The State Stablecoin Loophole in the GENIUS Act
The GENIUS Act creates a comprehensive federal framework for stablecoins. It imposes reserve requirements, mandates licensing, and shifts oversight from the SEC to banking regulators. It applies to every “person” that issues a payment stablecoin.
States are not persons.
The Act defines “person” to include “other business entity” — but states are sovereign entities, not business entities. This creates an unregulated third pathway for stablecoins that falls entirely outside the GENIUS framework.

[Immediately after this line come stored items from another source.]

`src/design/scc_pkg.sv`:
```
/*
 * Package for the serial clock and select configuration block: register map,
 * field positions, reset values and the packed carriers shared by both files.
 * Assumes a 32-bit AXI4-Lite register bus and a single 125 MHz clock.
 */
package scc_pkg;

	// ************************************************************
	// Register map (byte addresses)
	// ************************************************************
	localparam logic [3:0] ADDR_CTRL_ONE   = 4'h0; // Master select, bit order
	localparam logic [3:0] ADDR_CTRL_TWO   = 4'h4; // serial_control_two
	localparam logic [3:0] ADDR_RATE       = 4'h8; // Prescale and rate codes
	localparam logic [3:0] ADDR_STATUS     = 4'hC; // Pin and clock state

	// ************************************************************
	// Field positions
	// ************************************************************
	localparam int BIT_MASTER_SELECT  = 0;
	localparam int BIT_LOW_FIRST      = 1;
	localparam int BIT_SELECT_OUT_EN  = 0; // In control two (bit 0 of 1:0 pair)
	localparam int BIT_MODE_FAULT_EN  = 4;
	localparam logic [7:0] CTRL_TWO_MASK = 8'h1B; // Bits 7,6,5,2 unimplemented
	localparam int RATE_LSB           = 0;
	localparam int PRESCALE_LSB       = 4;
	localparam int CODE_W             = 3;

	// ************************************************************
	// Reset values
	// ************************************************************
	localparam logic [7:0] RST_CTRL_ONE = 8'h00;
	localparam logic [7:0] RST_CTRL_TWO = 8'h00;
	localparam logic [7:0] RST_RATE     = 8'h00;

	// AXI response codes
	localparam logic [1:0] RESP_OKAY   = 2'h0;
	localparam logic [1:0] RESP_SLVERR = 2'h2;

	// Function selected for the slave-select pin
	typedef enum logic [1:0] {
		SEL_GPIO,
		SEL_FAULT_IN,
		SEL_AUTO_OUT,
		SEL_SLAVE_IN
	} scc_sel_mode_t;

	// Configuration handed from registers to the clock generator
	typedef struct packed {
		logic                master_select;
		logic                low_bit_first_enable;
		logic [CODE_W-1:0]   prescale_code;
		logic [CODE_W-1:0]   rate_divider_code;
	} scc_cfg_t;

endpackage

```
`src/design/scc_rate_gen.sv`:
```
/*
 * Master bit-clock generator: prescaler by code+1, then power-of-two divider.
 * Assumes aclk is the bus clock; output is a level clock and a one-cycle tick.
 */
`timescale 1ns/1ps
`default_nettype none

module scc_rate_gen #(
	parameter int CODE_W = 3
) (
	input  wire logic              aclk,
	input  wire logic              aresetn,
	input  wire logic              run,
	input  wire logic [CODE_W-1:0] prescale_code,
	input  wire logic [CODE_W-1:0] rate_divider_code,
	output logic                   bit_clk,
	output logic                   bit_edge
);

	localparam int HALF_W = (1 << CODE_W) - 1; // Bit width of the half-period counter, enough for the largest rate code

	logic [CODE_W-1:0] pre_cnt_ff, nxt_pre_cnt;
	logic [HALF_W-1:0] half_cnt_ff, nxt_half_cnt;
	logic              clk_ff, nxt_clk;
	logic              edge_ff, nxt_edge;
	logic              pre_tick;
	logic [HALF_W-1:0] half_last;

	// ************************************************************
	// Prescaler and rate divider
	// ************************************************************
	// Rate divisor 2^(code+1) means toggling every 2^code prescaler ticks
	always_comb begin
		pre_tick     = (pre_cnt_ff == prescale_code); // [RULE6] [RULE10]
		half_last    = HALF_W'((1 << rate_divider_code) - 1); // [RULE7]
		nxt_pre_cnt  = pre_cnt_ff;
		nxt_half_cnt = half_cnt_ff;
		nxt_clk      = clk_ff;
		nxt_edge     = 1'b0;
		if (!run) begin
			nxt_pre_cnt  = '0;
			nxt_half_cnt = '0;
			nxt_clk      = 1'b0;
		end else begin
			nxt_pre_cnt = pre_tick ? '0 : pre_cnt_ff + 1'b1;
			if (pre_tick) begin // [RULE8]
				if (half_cnt_ff >= half_last) begin
					nxt_half_cnt = '0;
					nxt_clk      = ~clk_ff;
					nxt_edge     = 1'b1;
				end else begin
					nxt_half_cnt = half_cnt_ff + 1'b1;
				end
			end
		end
	end

	// Registers only
	always_ff @(posedge aclk) begin
		if (!aresetn) begin
			pre_cnt_ff  <= '0;
			half_cnt_ff <= '0;
			clk_ff      <= 1'b0;
			edge_ff     <= 1'b0;
		end else begin
			pre_cnt_ff  <= nxt_pre_cnt;
			half_cnt_ff <= nxt_half_cnt;
			clk_ff      <= nxt_clk;
			edge_ff     <= nxt_edge;
		end
	end

	assign bit_clk  = clk_ff;
	assign bit_edge = edge_ff;

endmodule

`default_nettype wire

```
`src/design/scc_top.sv`:
```
/*
 * Clock and select configuration of a serial peripheral interface, with an
 * AXI4-Lite register slave. Assumes the shift engine sits outside and uses
 * bit_clk, low_bit_first and the select pin controls given here.
 */
`timescale 1ns/1ps
`default_nettype none

// Behaviour
// RULE1: Master, fault disabled: select pin is plain GPIO, block leaves it alone.
// RULE2: Master, fault on, output off: select pin is a monitored fault input.
// RULE3: Master, fault on, output on: block drives select pin automatically.
// RULE4: Slave: select pin is always the select input, other bits ignored.
// RULE5: Bit-order bit 1 shifts LSB first, 0 shifts MSB first.
// RULE6: Prescaler divides by prescale code plus one, 1 to 8.
// RULE7: Rate divider divides by two to the power code plus one.
// RULE8: Prescaler feeds rate divider; its output is master bit clock.
// RULE9: Control two bits 7,6,5,2 read zero and ignore writes.
// RULE10: Prescaler input is the bus clock.
module scc_top (
	input  wire logic        aclk,
	input  wire logic        aresetn,
	input  wire logic [3:0]  s_axi_awaddr,
	input  wire logic        s_axi_awvalid,
	output logic             s_axi_awready,
	input  wire logic [31:0] s_axi_wdata,
	input  wire logic [3:0]  s_axi_wstrb,
	input  wire logic        s_axi_wvalid,
	output logic             s_axi_wready,
	output logic [1:0]       s_axi_bresp,
	output logic             s_axi_bvalid,
	input  wire logic        s_axi_bready,
	input  wire logic [3:0]  s_axi_araddr,
	input  wire logic        s_axi_arvalid,
	output logic             s_axi_arready,
	output logic [31:0]      s_axi_rdata,
	output logic [1:0]       s_axi_rresp,
	output logic             s_axi_rvalid,
	input  wire logic        s_axi_rready,
	input  wire logic        xfer_active,
	input  wire logic        select_assert,
	input  wire logic        slave_select_pin_in,
	output logic             slave_select_pin_out,
	output logic             slave_select_pin_oe_n,
	output logic             spi_owns_select,
	output logic             slave_selected,
	output logic             mode_fault,
	output logic             bit_clk,
	output logic             bit_edge,
	output logic             low_bit_first
);

	logic [7:0] ctrl1_ff, nxt_ctrl1;
	logic [7:0] ctrl2_ff, nxt_ctrl2;
	logic [7:0] rate_ff, nxt_rate;
	logic       aw_ff, nxt_aw;
	logic       w_ff, nxt_w;
	logic [3:0] awaddr_ff, nxt_awaddr;
	logic [7:0] wbyte_ff, nxt_wbyte;
	logic       wstrb0_ff, nxt_wstrb0;
	logic       bvalid_ff, nxt_bvalid;
	logic [1:0] bresp_ff, nxt_bresp;
	logic       rvalid_ff, nxt_rvalid;
	logic [1:0] rresp_ff, nxt_rresp;
	logic [31:0] rdata_ff, nxt_rdata;
	logic       ss_meta_ff, ss_sync_ff;
	logic       ss_out_ff, nxt_ss_out;
	logic       oe_n_ff, nxt_oe_n;
	logic       sel_ff, nxt_sel;
	logic       fault_ff, nxt_fault;
	logic       lsb_ff;
	scc_pkg::scc_cfg_t    cfg;
	scc_pkg::scc_sel_mode_t sel_mode;
	logic       do_write;

	// Mask of writable bits per register; unmapped offsets give none
	function automatic logic [7:0] wr_mask(input logic [3:0] a);
		unique case (a)
			scc_pkg::ADDR_CTRL_ONE: wr_mask = 8'h03;
			scc_pkg::ADDR_CTRL_TWO: wr_mask = scc_pkg::CTRL_TWO_MASK; // [RULE9]
			scc_pkg::ADDR_RATE:     wr_mask = 8'h77;
			default:                wr_mask = 8'h00;
		endcase
	endfunction

	function automatic logic is_mapped(input logic [3:0] a);
		is_mapped = (a == scc_pkg::ADDR_CTRL_ONE) || (a == scc_pkg::ADDR_CTRL_TWO) ||
			(a == scc_pkg::ADDR_RATE) || (a == scc_pkg::ADDR_STATUS);
	endfunction

	// ************************************************************
	// AXI4-Lite slave
	// ************************************************************
	// Address and data latched independently; response only once both held
	assign s_axi_awready = !aw_ff && !bvalid_ff;
	assign s_axi_wready  = !w_ff && !bvalid_ff;
	assign s_axi_arready = !rvalid_ff;
	assign do_write      = aw_ff && w_ff && !bvalid_ff;

	always_comb begin
		nxt_aw     = aw_ff;
		nxt_w      = w_ff;
		nxt_awaddr = awaddr_ff;
		nxt_wbyte  = wbyte_ff;
		nxt_wstrb0 = wstrb0_ff;
		nxt_bvalid = bvalid_ff;
		nxt_bresp  = bresp_ff;
		nxt_ctrl1  = ctrl1_ff;
		nxt_ctrl2  = ctrl2_ff;
		nxt_rate   = rate_ff;
		if (s_axi_awvalid && s_axi_awready) begin
			nxt_aw     = 1'b1;
			nxt_awaddr = {s_axi_awaddr[3:2], 2'h0};
		end
		if (s_axi_wvalid && s_axi_wready) begin
			nxt_w      = 1'b1;
			nxt_wbyte  = s_axi_wdata[7:0];
			nxt_wstrb0 = s_axi_wstrb[0];
		end
		if (do_write) begin
			nxt_aw     = 1'b0;
			nxt_w      = 1'b0;
			nxt_bvalid = 1'b1;
			nxt_bresp  = is_mapped(awaddr_ff) ? scc_pkg::RESP_OKAY : scc_pkg::RESP_SLVERR;
			if (wstrb0_ff) begin
				unique case (awaddr_ff)
					scc_pkg::ADDR_CTRL_ONE: nxt_ctrl1 = wbyte_ff & wr_mask(awaddr_ff);
					scc_pkg::ADDR_CTRL_TWO: nxt_ctrl2 = wbyte_ff & wr_mask(awaddr_ff); // [RULE9]
					scc_pkg::ADDR_RATE:     nxt_rate  = wbyte_ff & wr_mask(awaddr_ff);
					default:                ; // Status is read-only, write dropped
				endcase
			end
		end
		if (bvalid_ff && s_axi_bready)
			nxt_bvalid = 1'b0;
	end

	// Read path: data registered one cycle after the address is taken
	always_comb begin
		nxt_rvalid = rvalid_ff;
		nxt_rresp  = rresp_ff;
		nxt_rdata  = rdata_ff;
		if (s_axi_arvalid && s_axi_arready) begin
			nxt_rvalid = 1'b1;
			nxt_rresp  = is_mapped(s_axi_araddr) ? scc_pkg::RESP_OKAY : scc_pkg::RESP_SLVERR;
			unique case ({s_axi_araddr[3:2], 2'h0})
				scc_pkg::ADDR_CTRL_ONE: nxt_rdata = {24'h0, ctrl1_ff};
				scc_pkg::ADDR_CTRL_TWO: nxt_rdata = {24'h0, ctrl2_ff & scc_pkg::CTRL_TWO_MASK}; // [RULE9]
				scc_pkg::ADDR_RATE:     nxt_rdata = {24'h0, rate_ff};
				default:                nxt_rdata = {26'h0, mode_fault, slave_selected,
					spi_owns_select, bit_clk, sel_mode};
			endcase
		end else if (rvalid_ff && s_axi_rready) begin
			nxt_rvalid = 1'b0;
		end
	end

	always_ff @(posedge aclk) begin
		if (!aresetn) begin
			aw_ff     <= 1'b0;
			w_ff      <= 1'b0;
			awaddr_ff <= 4'h0;
			wbyte_ff  <= 8'h00;
			wstrb0_ff <= 1'b0;
			bvalid_ff <= 1'b0;
			bresp_ff  <= scc_pkg::RESP_OKAY;
			rvalid_ff <= 1'b0;
			rresp_ff  <= scc_pkg::RESP_OKAY;
			rdata_ff  <= 32'h0;
			ctrl1_ff  <= scc_pkg::RST_CTRL_ONE;
			ctrl2_ff  <= scc_pkg::RST_CTRL_TWO;
			rate_ff   <= scc_pkg::RST_RATE;
		end else begin
			aw_ff     <= nxt_aw;
			w_ff      <= nxt_w;
			awaddr_ff <= nxt_awaddr;
			wbyte_ff  <= nxt_wbyte;
			wstrb0_ff <= nxt_wstrb0;
			bvalid_ff <= nxt_bvalid;
			bresp_ff  <= nxt_bresp;
			rvalid_ff <= nxt_rvalid;
			rresp_ff  <= nxt_rresp;
			rdata_ff  <= nxt_rdata;
			ctrl1_ff  <= nxt_ctrl1;
			ctrl2_ff  <= nxt_ctrl2;
			rate_ff   <= nxt_rate;
		end
	end

	assign s_axi_bvalid = bvalid_ff;
	assign s_axi_bresp  = bresp_ff;
	assign s_axi_rvalid = rvalid_ff;
	assign s_axi_rresp  = rresp_ff;
	assign s_axi_rdata  = rdata_ff;

	// ************************************************************
	// Configuration and pin function
	// ************************************************************
	// One process drives the whole carrier so it has a single driver
	always_comb begin
		cfg.master_select        = ctrl1_ff[scc_pkg::BIT_MASTER_SELECT];
		cfg.low_bit_first_enable = ctrl1_ff[scc_pkg::BIT_LOW_FIRST];
		cfg.prescale_code        = rate_ff[scc_pkg::PRESCALE_LSB +: scc_pkg::CODE_W];
		cfg.rate_divider_code    = rate_ff[scc_pkg::RATE_LSB +: scc_pkg::CODE_W];
	end

	// Pin function decode; slave mode ignores both enables
	always_comb begin
		if (!cfg.master_select)
			sel_mode = scc_pkg::SEL_SLAVE_IN; // [RULE4]
		else if (!ctrl2_ff[scc_pkg::BIT_MODE_FAULT_EN])
			sel_mode = scc_pkg::SEL_GPIO; // [RULE1]
		else if (!ctrl2_ff[scc_pkg::BIT_SELECT_OUT_EN])
			sel_mode = scc_pkg::SEL_FAULT_IN; // [RULE2]
		else
			sel_mode = scc_pkg::SEL_AUTO_OUT; // [RULE3]
	end

	// Pin level passes two flops before use; fault is sticky until master drops
	always_comb begin
		nxt_ss_out = 1'b1;
		nxt_oe_n   = 1'b1;
		nxt_sel    = 1'b0;
		nxt_fault  = fault_ff && cfg.master_select;
		unique case (sel_mode)
			scc_pkg::SEL_AUTO_OUT: begin
				nxt_oe_n   = 1'b0; // [RULE3]
				nxt_ss_out = !select_assert;
			end
			scc_pkg::SEL_FAULT_IN: nxt_fault = fault_ff || !ss_sync_ff; // [RULE2]
			scc_pkg::SEL_SLAVE_IN: nxt_sel = !ss_sync_ff; // [RULE4]
			scc_pkg::SEL_GPIO:     nxt_sel = 1'b0; // [RULE1]
		endcase
	end

	always_ff @(posedge aclk) begin
		if (!aresetn) begin
			ss_meta_ff <= 1'b1;
			ss_sync_ff <= 1'b1;
			ss_out_ff  <= 1'b1;
			oe_n_ff    <= 1'b1;
			sel_ff     <= 1'b0;
			fault_ff   <= 1'b0;
			lsb_ff     <= 1'b0;
		end else begin
			ss_meta_ff <= slave_select_pin_in;
			ss_sync_ff <= ss_meta_ff;
			ss_out_ff  <= nxt_ss_out;
			oe_n_ff    <= nxt_oe_n;
			sel_ff     <= nxt_sel;
			fault_ff   <= nxt_fault;
			lsb_ff     <= cfg.low_bit_first_enable; // [RULE5]
		end
	end

	assign slave_select_pin_out  = ss_out_ff;
	assign slave_select_pin_oe_n = oe_n_ff;
	assign spi_owns_select       = (sel_mode != scc_pkg::SEL_GPIO); // [RULE1]
	assign slave_selected        = sel_ff;
	assign mode_fault            = fault_ff;
	assign low_bit_first         = lsb_ff;

	// ************************************************************
	// Master bit clock
	// ************************************************************
	scc_rate_gen #(
		.CODE_W (scc_pkg::CODE_W)
	) u_rate (
		.aclk              (aclk),
		.aresetn           (aresetn),
		.run               (cfg.master_select && xfer_active), // [RULE8]
		.prescale_code     (cfg.prescale_code),
		.rate_divider_code (cfg.rate_divider_code),
		.bit_clk           (bit_clk),
		.bit_edge          (bit_edge)
	);

endmodule

`default_nettype wire

```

Wyoming has already launched its Frontier Stable Token (FRNT) as a “constitutionally protected public asset.” North Dakota’s state-owned bank is developing a “Roughrider” coin. These state-issued stablecoins bypass federal reserve requirements, licensing obligations, and disclosure mandates.
This is not a marginal curiosity. It revives Civil War-era tensions about state versus federal monetary authority. Before the National Bank Acts of the 1860s, states chartered their own banks and those banks issued their own currencies. The resulting patchwork of state banknotes — each of uncertain value, each backed by whatever the issuing state deemed sufficient — was one of the problems the national banking system was designed to solve.
The GENIUS Act may have inadvertently reopened that door. Whether the loophole is intentional or accidental, it creates a two-track system: private stablecoins subject to rigorous federal oversight, and state stablecoins subject to none. The competitive dynamics are predictable. If federal regulation is costly, issuers will lobby sympathetic state legislatures for state-sovereign tokens that achieve the same market function with fewer constraints.
Implementation rulemaking may close this gap. But as enacted, the statute’s definition of “person” leaves state-issued stablecoins in a regulatory no-man’s-land.